--- Dataset entries Enclosed Below ---
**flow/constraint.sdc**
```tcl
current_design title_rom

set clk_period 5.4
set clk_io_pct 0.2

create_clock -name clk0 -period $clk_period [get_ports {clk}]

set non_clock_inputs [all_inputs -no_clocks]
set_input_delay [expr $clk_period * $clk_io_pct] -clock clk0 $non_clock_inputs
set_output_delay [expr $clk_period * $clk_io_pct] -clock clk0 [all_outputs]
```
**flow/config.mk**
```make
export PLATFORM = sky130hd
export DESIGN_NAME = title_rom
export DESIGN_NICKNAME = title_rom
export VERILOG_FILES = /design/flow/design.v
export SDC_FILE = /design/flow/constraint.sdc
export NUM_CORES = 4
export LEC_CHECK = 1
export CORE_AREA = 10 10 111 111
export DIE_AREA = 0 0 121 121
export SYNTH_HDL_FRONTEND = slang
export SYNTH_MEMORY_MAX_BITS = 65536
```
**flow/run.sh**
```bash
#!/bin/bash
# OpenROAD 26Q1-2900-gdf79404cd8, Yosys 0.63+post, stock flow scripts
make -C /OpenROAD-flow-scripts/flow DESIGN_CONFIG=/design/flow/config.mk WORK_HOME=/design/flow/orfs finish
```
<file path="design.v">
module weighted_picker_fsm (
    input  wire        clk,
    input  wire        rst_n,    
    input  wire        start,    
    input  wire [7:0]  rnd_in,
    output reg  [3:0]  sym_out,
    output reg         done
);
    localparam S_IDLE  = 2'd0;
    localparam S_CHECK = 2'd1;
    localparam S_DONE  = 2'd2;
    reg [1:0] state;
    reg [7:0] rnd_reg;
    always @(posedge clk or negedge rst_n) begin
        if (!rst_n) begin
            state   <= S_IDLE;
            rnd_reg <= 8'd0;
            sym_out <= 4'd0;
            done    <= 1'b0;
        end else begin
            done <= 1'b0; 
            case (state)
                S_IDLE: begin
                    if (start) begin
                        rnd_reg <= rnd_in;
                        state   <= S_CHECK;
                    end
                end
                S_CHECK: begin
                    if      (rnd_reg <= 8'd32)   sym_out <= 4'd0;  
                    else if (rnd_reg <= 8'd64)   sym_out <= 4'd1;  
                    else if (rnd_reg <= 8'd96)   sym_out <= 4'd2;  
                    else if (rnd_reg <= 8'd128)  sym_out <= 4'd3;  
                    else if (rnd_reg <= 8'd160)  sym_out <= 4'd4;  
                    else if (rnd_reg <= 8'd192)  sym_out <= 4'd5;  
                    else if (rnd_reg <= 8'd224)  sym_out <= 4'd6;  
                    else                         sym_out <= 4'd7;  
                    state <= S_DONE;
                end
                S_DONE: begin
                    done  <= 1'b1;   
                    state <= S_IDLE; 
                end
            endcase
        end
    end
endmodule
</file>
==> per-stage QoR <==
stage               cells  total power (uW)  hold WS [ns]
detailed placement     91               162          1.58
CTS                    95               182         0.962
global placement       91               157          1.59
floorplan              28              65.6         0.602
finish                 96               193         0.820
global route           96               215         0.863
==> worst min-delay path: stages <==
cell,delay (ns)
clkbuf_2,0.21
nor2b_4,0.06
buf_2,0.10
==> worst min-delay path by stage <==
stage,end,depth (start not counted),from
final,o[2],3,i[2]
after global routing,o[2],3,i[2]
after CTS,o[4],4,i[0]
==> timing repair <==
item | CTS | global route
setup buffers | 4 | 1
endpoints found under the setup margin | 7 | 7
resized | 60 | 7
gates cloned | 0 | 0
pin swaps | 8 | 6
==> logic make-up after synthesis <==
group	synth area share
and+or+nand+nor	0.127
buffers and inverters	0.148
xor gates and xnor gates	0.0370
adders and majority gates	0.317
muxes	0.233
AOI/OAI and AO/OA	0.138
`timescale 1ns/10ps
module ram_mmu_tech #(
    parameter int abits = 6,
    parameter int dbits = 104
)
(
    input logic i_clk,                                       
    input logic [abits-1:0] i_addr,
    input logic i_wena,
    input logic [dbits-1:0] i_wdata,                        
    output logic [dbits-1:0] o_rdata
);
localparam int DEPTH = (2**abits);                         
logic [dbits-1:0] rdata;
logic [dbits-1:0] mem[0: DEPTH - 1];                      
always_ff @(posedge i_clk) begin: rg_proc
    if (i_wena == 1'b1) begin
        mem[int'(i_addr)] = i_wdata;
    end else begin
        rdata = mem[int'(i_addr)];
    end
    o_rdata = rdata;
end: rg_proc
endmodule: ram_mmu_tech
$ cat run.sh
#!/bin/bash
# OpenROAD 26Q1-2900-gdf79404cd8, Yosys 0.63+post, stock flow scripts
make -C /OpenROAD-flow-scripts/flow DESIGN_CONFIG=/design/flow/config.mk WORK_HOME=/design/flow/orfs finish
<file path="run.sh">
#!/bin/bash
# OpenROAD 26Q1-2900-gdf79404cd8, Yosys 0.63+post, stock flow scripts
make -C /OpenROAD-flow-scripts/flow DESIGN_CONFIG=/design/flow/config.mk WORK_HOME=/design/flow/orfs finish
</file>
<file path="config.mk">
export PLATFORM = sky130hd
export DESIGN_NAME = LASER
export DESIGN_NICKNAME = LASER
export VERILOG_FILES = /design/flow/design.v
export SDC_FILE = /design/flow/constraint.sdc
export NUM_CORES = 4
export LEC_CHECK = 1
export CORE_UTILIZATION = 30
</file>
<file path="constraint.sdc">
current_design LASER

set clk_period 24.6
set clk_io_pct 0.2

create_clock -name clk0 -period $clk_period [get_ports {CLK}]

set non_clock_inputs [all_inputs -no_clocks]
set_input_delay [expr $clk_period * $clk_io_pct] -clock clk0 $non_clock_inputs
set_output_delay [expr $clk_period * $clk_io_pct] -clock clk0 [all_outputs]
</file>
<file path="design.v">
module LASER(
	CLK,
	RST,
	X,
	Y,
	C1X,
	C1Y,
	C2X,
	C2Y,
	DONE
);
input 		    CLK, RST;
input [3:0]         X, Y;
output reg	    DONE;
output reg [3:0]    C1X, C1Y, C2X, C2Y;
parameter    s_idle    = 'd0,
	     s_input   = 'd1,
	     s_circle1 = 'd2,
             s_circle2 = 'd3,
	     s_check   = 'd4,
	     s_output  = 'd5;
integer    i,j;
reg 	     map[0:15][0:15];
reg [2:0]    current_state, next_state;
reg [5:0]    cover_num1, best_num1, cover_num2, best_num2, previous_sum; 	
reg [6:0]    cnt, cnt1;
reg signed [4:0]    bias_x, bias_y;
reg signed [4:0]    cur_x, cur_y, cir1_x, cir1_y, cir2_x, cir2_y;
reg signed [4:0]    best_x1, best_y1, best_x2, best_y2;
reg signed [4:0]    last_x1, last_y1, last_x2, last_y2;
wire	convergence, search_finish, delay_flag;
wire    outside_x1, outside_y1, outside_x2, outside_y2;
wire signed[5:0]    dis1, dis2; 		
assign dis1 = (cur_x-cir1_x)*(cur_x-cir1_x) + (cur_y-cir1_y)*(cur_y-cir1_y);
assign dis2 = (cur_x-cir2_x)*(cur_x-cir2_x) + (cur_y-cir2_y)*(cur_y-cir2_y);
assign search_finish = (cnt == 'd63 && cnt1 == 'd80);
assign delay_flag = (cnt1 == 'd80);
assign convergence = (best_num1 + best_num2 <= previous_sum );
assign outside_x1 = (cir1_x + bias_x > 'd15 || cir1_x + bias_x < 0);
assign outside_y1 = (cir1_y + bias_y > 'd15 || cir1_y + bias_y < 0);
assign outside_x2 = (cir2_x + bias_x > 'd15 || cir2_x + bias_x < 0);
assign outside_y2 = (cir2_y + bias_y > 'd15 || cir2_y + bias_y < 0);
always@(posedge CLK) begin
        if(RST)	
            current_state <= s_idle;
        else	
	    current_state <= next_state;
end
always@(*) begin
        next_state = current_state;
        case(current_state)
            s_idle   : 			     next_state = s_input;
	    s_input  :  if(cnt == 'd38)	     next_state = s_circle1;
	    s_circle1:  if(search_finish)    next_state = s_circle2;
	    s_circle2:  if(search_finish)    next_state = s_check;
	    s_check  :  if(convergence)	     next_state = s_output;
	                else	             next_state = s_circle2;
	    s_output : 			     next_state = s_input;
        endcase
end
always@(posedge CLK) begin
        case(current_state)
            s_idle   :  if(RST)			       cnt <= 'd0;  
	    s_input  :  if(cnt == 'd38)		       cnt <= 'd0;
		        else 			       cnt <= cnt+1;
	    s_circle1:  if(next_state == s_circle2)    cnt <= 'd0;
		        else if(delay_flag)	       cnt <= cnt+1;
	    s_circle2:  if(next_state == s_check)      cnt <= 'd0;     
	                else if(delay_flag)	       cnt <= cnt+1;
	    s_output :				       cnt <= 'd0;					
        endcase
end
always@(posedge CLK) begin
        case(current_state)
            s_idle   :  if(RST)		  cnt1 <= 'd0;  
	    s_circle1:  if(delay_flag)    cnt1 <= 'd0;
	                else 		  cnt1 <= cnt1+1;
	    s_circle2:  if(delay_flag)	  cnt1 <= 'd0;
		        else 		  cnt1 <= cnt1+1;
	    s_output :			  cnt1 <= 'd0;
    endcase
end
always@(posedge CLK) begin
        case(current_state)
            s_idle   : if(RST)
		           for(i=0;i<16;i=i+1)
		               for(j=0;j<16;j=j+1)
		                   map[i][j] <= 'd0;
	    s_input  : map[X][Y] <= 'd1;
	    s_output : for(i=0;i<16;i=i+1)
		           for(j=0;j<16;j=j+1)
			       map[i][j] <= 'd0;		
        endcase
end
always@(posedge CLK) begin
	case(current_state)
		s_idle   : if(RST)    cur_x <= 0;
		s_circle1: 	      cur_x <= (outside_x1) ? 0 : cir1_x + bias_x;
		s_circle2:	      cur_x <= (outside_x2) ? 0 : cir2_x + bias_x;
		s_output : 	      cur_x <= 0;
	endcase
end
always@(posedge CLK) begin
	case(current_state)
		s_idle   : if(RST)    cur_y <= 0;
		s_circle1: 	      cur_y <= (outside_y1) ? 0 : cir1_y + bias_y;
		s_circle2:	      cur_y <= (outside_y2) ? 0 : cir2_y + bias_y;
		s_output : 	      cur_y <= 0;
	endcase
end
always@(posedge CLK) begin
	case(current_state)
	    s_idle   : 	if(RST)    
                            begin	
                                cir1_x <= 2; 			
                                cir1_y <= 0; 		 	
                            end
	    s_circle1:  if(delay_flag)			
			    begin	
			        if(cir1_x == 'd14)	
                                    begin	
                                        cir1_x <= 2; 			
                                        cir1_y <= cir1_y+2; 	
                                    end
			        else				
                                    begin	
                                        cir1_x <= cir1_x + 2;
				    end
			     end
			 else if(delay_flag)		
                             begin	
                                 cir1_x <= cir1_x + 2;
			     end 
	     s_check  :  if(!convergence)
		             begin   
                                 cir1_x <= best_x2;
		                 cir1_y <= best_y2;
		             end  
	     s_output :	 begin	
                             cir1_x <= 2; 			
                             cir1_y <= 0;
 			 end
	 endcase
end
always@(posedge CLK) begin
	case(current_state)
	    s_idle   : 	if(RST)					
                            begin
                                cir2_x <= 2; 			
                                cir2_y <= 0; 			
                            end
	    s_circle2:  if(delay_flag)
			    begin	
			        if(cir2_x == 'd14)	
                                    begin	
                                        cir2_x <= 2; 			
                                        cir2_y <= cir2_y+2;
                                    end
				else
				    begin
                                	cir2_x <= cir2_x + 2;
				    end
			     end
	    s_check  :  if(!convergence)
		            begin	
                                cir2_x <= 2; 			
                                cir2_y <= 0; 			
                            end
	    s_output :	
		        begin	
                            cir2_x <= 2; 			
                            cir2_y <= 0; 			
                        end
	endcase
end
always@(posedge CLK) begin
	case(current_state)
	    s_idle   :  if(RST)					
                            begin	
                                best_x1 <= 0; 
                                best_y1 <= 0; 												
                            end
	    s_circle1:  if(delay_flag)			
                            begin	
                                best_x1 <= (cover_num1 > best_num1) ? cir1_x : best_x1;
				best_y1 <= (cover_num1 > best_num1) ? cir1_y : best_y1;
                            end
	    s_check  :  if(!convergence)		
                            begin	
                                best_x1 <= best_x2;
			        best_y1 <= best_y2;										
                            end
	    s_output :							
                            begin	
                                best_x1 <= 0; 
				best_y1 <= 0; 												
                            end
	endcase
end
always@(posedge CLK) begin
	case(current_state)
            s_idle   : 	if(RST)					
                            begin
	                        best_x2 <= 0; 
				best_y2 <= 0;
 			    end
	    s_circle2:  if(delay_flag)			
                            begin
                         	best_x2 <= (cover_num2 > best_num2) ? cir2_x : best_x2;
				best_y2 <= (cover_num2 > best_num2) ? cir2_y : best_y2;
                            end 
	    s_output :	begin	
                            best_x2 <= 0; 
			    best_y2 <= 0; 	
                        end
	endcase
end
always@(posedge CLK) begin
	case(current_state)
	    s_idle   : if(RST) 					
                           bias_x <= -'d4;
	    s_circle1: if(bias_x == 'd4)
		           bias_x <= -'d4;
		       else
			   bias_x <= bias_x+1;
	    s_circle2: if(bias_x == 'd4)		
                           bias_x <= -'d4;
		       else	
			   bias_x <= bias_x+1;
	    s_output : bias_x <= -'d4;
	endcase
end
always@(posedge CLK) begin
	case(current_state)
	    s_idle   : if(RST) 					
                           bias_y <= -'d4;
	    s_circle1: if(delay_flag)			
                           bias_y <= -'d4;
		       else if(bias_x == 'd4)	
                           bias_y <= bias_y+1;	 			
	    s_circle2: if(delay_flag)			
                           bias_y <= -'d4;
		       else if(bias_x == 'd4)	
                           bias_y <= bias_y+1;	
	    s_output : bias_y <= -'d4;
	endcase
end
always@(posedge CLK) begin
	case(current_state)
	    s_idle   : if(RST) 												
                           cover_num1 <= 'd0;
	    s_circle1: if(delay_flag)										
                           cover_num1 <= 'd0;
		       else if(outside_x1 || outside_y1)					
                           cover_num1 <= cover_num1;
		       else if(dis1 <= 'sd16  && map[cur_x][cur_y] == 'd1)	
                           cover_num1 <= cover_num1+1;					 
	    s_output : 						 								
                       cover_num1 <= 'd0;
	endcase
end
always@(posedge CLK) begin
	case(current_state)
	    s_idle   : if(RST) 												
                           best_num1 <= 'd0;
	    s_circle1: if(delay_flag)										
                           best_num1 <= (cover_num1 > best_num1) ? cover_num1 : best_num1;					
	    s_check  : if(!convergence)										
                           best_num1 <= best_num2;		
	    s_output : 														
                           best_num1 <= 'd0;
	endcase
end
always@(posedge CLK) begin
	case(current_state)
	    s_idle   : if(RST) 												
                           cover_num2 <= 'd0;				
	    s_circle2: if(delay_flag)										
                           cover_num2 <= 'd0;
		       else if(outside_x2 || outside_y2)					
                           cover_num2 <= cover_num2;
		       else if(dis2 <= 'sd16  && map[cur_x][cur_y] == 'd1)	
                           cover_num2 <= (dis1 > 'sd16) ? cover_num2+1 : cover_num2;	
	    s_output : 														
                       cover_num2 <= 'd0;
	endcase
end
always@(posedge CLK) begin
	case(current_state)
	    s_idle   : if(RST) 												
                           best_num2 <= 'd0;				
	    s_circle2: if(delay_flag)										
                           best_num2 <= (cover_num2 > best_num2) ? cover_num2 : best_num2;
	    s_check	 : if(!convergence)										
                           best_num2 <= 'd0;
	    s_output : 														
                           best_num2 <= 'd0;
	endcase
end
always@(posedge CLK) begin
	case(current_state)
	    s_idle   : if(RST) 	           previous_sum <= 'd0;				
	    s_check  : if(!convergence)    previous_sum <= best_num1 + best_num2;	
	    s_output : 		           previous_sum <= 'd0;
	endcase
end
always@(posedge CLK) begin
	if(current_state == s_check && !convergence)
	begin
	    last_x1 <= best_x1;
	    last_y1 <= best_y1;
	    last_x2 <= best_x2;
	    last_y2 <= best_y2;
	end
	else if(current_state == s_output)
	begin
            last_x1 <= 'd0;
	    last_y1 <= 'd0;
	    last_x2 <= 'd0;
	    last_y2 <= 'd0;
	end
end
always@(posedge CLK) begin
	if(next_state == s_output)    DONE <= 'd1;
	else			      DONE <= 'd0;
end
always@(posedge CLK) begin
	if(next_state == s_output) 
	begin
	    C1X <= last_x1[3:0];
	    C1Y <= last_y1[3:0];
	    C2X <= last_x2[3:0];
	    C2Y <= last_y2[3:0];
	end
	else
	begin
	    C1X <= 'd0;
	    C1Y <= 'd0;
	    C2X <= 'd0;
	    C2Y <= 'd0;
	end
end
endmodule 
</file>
--- End of Enclosed Dataset entries ---
### Your task
For every line of the data above that contains "LASER", copy that line.

### Task answer
export DESIGN_NAME = LASER
export DESIGN_NICKNAME = LASER
current_design LASER
module LASER(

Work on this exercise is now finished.